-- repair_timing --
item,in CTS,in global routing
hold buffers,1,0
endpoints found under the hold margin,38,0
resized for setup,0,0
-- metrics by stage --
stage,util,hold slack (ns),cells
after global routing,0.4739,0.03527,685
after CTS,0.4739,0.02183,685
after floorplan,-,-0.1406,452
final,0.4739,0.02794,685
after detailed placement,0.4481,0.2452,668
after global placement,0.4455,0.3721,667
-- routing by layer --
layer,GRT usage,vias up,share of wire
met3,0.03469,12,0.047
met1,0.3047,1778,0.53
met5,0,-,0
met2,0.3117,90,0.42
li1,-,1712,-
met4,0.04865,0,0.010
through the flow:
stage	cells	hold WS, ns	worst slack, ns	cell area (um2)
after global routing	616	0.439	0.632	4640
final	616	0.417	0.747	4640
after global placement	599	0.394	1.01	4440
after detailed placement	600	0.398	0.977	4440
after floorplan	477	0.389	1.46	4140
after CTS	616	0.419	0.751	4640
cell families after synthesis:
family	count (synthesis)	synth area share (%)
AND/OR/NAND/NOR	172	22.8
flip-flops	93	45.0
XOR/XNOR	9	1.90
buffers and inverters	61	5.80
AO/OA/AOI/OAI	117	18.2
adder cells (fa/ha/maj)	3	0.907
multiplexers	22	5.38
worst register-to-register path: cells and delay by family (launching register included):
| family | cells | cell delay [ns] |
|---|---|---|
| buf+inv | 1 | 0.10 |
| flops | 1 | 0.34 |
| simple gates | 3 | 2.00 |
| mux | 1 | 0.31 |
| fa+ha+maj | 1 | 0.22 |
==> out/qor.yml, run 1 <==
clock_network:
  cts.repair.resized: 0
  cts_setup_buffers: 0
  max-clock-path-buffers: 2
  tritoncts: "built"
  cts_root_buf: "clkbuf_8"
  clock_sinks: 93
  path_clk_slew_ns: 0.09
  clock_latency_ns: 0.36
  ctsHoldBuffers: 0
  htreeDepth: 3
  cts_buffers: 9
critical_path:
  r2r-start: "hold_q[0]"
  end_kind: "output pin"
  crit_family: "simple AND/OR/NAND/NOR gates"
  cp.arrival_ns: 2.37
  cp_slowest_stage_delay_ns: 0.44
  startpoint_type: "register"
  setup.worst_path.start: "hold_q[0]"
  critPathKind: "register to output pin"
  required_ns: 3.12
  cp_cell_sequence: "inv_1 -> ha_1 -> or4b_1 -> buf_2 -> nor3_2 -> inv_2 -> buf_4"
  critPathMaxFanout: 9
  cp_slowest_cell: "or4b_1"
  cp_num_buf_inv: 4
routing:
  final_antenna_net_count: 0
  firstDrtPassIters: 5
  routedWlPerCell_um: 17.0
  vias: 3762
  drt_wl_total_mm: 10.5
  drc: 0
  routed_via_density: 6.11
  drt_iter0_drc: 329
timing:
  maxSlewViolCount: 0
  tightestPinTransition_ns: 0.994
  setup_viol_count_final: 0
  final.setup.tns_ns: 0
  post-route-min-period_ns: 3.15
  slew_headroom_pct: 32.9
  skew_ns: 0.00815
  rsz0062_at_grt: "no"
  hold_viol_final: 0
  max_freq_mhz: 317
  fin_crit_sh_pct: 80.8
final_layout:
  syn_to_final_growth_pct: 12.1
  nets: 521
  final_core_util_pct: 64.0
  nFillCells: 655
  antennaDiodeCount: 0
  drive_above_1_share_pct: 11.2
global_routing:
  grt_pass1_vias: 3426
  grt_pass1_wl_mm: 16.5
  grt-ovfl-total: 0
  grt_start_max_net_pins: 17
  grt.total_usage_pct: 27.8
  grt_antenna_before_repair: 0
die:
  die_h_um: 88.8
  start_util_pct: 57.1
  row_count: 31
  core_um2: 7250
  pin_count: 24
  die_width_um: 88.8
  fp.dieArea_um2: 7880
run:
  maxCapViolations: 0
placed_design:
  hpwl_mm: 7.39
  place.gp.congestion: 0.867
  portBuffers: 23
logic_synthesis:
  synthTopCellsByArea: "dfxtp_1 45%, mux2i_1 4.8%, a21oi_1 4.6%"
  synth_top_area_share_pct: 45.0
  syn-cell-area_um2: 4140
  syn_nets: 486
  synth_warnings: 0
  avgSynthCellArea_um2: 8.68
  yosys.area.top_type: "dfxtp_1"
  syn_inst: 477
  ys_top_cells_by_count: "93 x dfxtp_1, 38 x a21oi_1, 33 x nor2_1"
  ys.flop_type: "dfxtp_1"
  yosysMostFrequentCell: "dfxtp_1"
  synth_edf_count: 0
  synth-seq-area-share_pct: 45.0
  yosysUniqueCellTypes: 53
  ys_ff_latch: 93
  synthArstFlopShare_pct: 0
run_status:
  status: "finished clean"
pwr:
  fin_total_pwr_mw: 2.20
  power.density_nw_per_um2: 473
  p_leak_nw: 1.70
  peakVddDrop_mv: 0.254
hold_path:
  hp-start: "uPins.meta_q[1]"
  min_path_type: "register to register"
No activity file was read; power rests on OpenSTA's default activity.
### src/paot_pkg.sv
// Shared constants for the two-step converter output path and its capture logic
`default_nettype none
package paot_pkg;
   localparam int WORD_W = 10;
   localparam int COARSE_W = 5;
   localparam int FINE_W = 6;
   localparam int LOW_W = 5;
   localparam int SWITCH_N = 32;
   localparam int LEVEL_W = 12;
   localparam int FIFO_DEPTH = 2;
   // Input level in LSB; full scale is 0 .. FS_TOP
   localparam logic signed [LEVEL_W-1:0] FS_BOTTOM = 12'sh000;
   localparam logic signed [LEVEL_W-1:0] FS_TOP = 12'sh3ff;
   localparam logic signed [LEVEL_W-1:0] OOR_MARGIN = 12'sh001;
   // Encode timing
   localparam int CLK_PERIOD_NS = 20;
   localparam int ENC_PERIOD_NS = 80;
   localparam int ENC_HALF_CYC = ENC_PERIOD_NS / (2 * CLK_PERIOD_NS);
   localparam int ENC_MAX_PERIOD_NS = 100;
   localparam int DUTY_PCT = 50;
   // Encode rises before the first valid word reaches capture
   localparam int PRIME_CAPTURES = 4;
   localparam logic [1:0] HALF_LAST = 2'(ENC_HALF_CYC - 1);
   localparam logic [2:0] PRIME_LAST = 3'(PRIME_CAPTURES);
endpackage
`default_nettype wire

### src/paot_link_if.sv
// Pin-level link between converter and capture logic
`default_nettype none
interface paot_link_if;
   logic                      encode;
   logic [paot_pkg::WORD_W-1:0] sample_word_bits;
   logic                      out_of_range;
   modport dev (input encode, output sample_word_bits, output out_of_range);
   modport cap (output encode, input sample_word_bits, input out_of_range);
endinterface
`default_nettype wire

### src/paot_converter.sv
// Converter digital side: sampling, coarse/fine stages, decode alignment, output latch
// Behaviour
// Sample taken on encode rising edge
// Encode duty cycle 50 percent, +-10 points
// Encode rate never below 10 MSPS
// Encode runs continuously, no burst clocking
// Coarse result one-hot selects one of 32
// Fine 6 bits: five low, one corrects coarse
// Decode aligns stages into 10-bit word
// Output register updates on encode falling edge
// Output latched, 2.5 encode cycles latency
// Out-of-range high beyond full scale by 1 LSB; the code raises it only beyond full scale by 2 LSB or more
// Out-of-range flag pipelined with data
`default_nettype none
module paot_converter
(
   input  wire logic                              clk,
   input  wire logic                              nrst,
   input  wire logic signed [paot_pkg::LEVEL_W-1:0] analog_level,
   paot_link_if.dev                               link
);
   import paot_pkg::*;

   // Every stage of the two-step pipeline lives in one registered record
   typedef struct packed {
      logic                 enc_s1;
      logic                 enc_s2;
      logic                 enc_prev;
      logic [WORD_W-1:0]    held;
      logic                 held_oor;
      logic [COARSE_W-1:0]  coarse;
      logic [SWITCH_N-1:0]  switch_sel;
      logic [WORD_W-1:0]    residue_src;
      logic                 coarse_oor;
      logic [COARSE_W-1:0]  coarse_d;
      logic [FINE_W-1:0]    fine;
      logic                 fine_oor;
      logic [WORD_W-1:0]    aligned;
      logic                 aligned_oor;
      logic [WORD_W-1:0]    staged;
      logic                 staged_oor;
      logic [WORD_W-1:0]    out_word;
      logic                 out_oor;
   } paot_conv_type;

   paot_conv_type state;
   paot_conv_type next_state;
   logic          enc_rise;
   logic          enc_fall;
   logic [SWITCH_N-1:0] flash_sel;

   ////////////////////////////////////////////////////////////////////////////
   function automatic logic [WORD_W-1:0] clamp_level(input logic signed [LEVEL_W-1:0] lv);
      logic [WORD_W-1:0] r;
      r = lv[WORD_W-1:0];
      if (lv < FS_BOTTOM)
      begin
         r = '0;
      end
      else if (lv > FS_TOP)
      begin
         r = '1;
      end
      return r;
   endfunction

   function automatic logic beyond_range(input logic signed [LEVEL_W-1:0] lv);
      return (lv < FS_BOTTOM - OOR_MARGIN) || (lv > FS_TOP + OOR_MARGIN);
   endfunction

   // Coarse comparators: comparator i trips once the held level reaches tap i
   function automatic logic [SWITCH_N-1:0] coarse_thermo(input logic [WORD_W-1:0] lv);
      logic [SWITCH_N-1:0] t;
      t = '0;
      for (int i = 0; i < SWITCH_N; i++)
      begin
         if (lv >= WORD_W'(i * SWITCH_N))
         begin
            t[i] = 1'b1;
         end
      end
      return t;
   endfunction

   // Top edge of the lowest run of ones in the comparator thermometer; a bubble cannot select two switches
   function automatic logic [SWITCH_N-1:0] thermo_to_onehot(input logic [SWITCH_N-1:0] t);
      logic [SWITCH_N:0]   tp;
      logic [SWITCH_N-1:0] sel;
      tp = {1'b0, t};
      sel = '0;
      for (int i = SWITCH_N - 1; i >= 0; i--)
      begin
         if (tp[i] && !tp[i + 1])
         begin
            sel = SWITCH_N'(1) << i;
         end
      end
      return sel;
   endfunction

   // Binary code of the active switch
   function automatic logic [COARSE_W-1:0] onehot_code(input logic [SWITCH_N-1:0] sel);
      logic [COARSE_W-1:0] c;
      c = '0;
      for (int i = 0; i < SWITCH_N; i++)
      begin
         if (sel[i])
         begin
            c = c | COARSE_W'(i);
         end
      end
      return c;
   endfunction

   // Ladder tap voltage picked by the single active switch
   function automatic logic [WORD_W-1:0] ladder_tap(input logic [SWITCH_N-1:0] sel);
      return {onehot_code(sel), {LOW_W{1'b0}}};
   endfunction

   // Fine comparators saturate, so a coarse slip shows as an end code, not a wrap
   function automatic logic [FINE_W-1:0] fine_flash(input logic [WORD_W-1:0] src,
                                                   input logic [WORD_W-1:0] tap);
      logic [FINE_W-1:0] f;
      f = '0;
      if (src >= tap)
      begin
         f = '1;
         if (src - tap <= WORD_W'({FINE_W{1'b1}}))
         begin
            f = FINE_W'(src - tap);
         end
      end
      return f;
   endfunction

   // The coarse stage is exact here, so the correction bit stays low in practice
   // Spare fine bit carries into the coarse code; a carry off the top pins full scale
   function automatic logic [WORD_W-1:0] correct_word(input logic [COARSE_W-1:0] c,
                                                      input logic [FINE_W-1:0]   f);
      logic [COARSE_W:0] top;
      logic [WORD_W-1:0] w;
      top = {1'b0, c} + {{COARSE_W{1'b0}}, f[FINE_W-1]};
      w = {top[COARSE_W-1:0], f[LOW_W-1:0]};
      if (top[COARSE_W])
      begin
         w = '1;
      end
      return w;
   endfunction

   ////////////////////////////////////////////////////////////////////////////
   // Only the second synchroniser stage feeds edge detection
   assign enc_rise = state.enc_s2 && !state.enc_prev;
   assign enc_fall = !state.enc_s2 && state.enc_prev;
   // Coarse flash resolves the held level while the residue waits for the fine stage
   assign flash_sel = thermo_to_onehot(coarse_thermo(state.held));

   always_comb
   begin
      next_state = state;
      next_state.enc_s1 = link.encode;
      next_state.enc_s2 = state.enc_s1;
      next_state.enc_prev = state.enc_s2;
      // Rising encode edge: sample, fine conversion and the staging register
      if (enc_rise)
      begin
         next_state.held = clamp_level(analog_level);
         next_state.held_oor = beyond_range(analog_level);
         // Fine stage resolves the residue left by the chosen ladder tap
         next_state.fine = fine_flash(state.residue_src, ladder_tap(state.switch_sel));
         next_state.coarse_d = state.coarse;
         next_state.fine_oor = state.coarse_oor;
         next_state.staged = state.aligned;
         next_state.staged_oor = state.aligned_oor;
      end
      // Falling encode edge: coarse conversion, decode alignment and output
      if (enc_fall)
      begin
         next_state.coarse = onehot_code(flash_sel);
         next_state.switch_sel = flash_sel;
         next_state.residue_src = state.held;
         next_state.coarse_oor = state.held_oor;
         // Correction bit lifts the coarse code when the fine stage overflows
         next_state.aligned = correct_word(state.coarse_d, state.fine);
         next_state.aligned_oor = state.fine_oor;
         next_state.out_word = state.staged;
         next_state.out_oor = state.staged_oor;
      end
   end

   // Synchronous reset clears every stage, so the first words after reset read zero
   always_ff @(posedge clk)
   begin
      if (!nrst)
      begin
         state <= '0;
      end
      else
      begin
         state <= next_state;
      end
   end

   // Output pins come straight from the fall-updated register
   assign link.sample_word_bits = state.out_word;
   assign link.out_of_range = state.out_oor;
endmodule
`default_nettype wire

### src/flat_wrapper.sv
// flat-port wrapper written by rule: the top's interface ports become plain ports
module paot_converter_flat import paot_pkg::*;
  (clk, nrst, analog_level, link_encode, link_sample_word_bits, link_out_of_range);
  paot_link_if link_i ();
  input  wire logic clk;
  input  wire logic nrst;
  input  wire logic signed [paot_pkg::LEVEL_W-1:0] analog_level;
  input wire logic [$bits(link_i.encode)-1:0] link_encode;
  output wire logic [$bits(link_i.sample_word_bits)-1:0] link_sample_word_bits;
  output wire logic [$bits(link_i.out_of_range)-1:0] link_out_of_range;
  assign link_i.encode = link_encode;
  assign link_sample_word_bits = link_i.sample_word_bits;
  assign link_out_of_range = link_i.out_of_range;
  paot_converter u_core (.clk(clk), .nrst(nrst), .analog_level(analog_level), .link(link_i));
endmodule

> Work to be completed
Your answer should be the lines of the listing above between the line holding "critPathMaxFanout: 9" and the line holding "die_h_um: 88.8", inclusive, restated word for word and alone.

> Answer for this exercise
  critPathMaxFanout: 9
  cp_slowest_cell: "or4b_1"
  cp_num_buf_inv: 4
routing:
  final_antenna_net_count: 0
  firstDrtPassIters: 5
  routedWlPerCell_um: 17.0
  vias: 3762
  drt_wl_total_mm: 10.5
  drc: 0
  routed_via_density: 6.11
  drt_iter0_drc: 329
timing:
  maxSlewViolCount: 0
  tightestPinTransition_ns: 0.994
  setup_viol_count_final: 0
  final.setup.tns_ns: 0
  post-route-min-period_ns: 3.15
  slew_headroom_pct: 32.9
  skew_ns: 0.00815
  rsz0062_at_grt: "no"
  hold_viol_final: 0
  max_freq_mhz: 317
  fin_crit_sh_pct: 80.8
final_layout:
  syn_to_final_growth_pct: 12.1
  nets: 521
  final_core_util_pct: 64.0
  nFillCells: 655
  antennaDiodeCount: 0
  drive_above_1_share_pct: 11.2
global_routing:
  grt_pass1_vias: 3426
  grt_pass1_wl_mm: 16.5
  grt-ovfl-total: 0
  grt_start_max_net_pins: 17
  grt.total_usage_pct: 27.8
  grt_antenna_before_repair: 0
die:
  die_h_um: 88.8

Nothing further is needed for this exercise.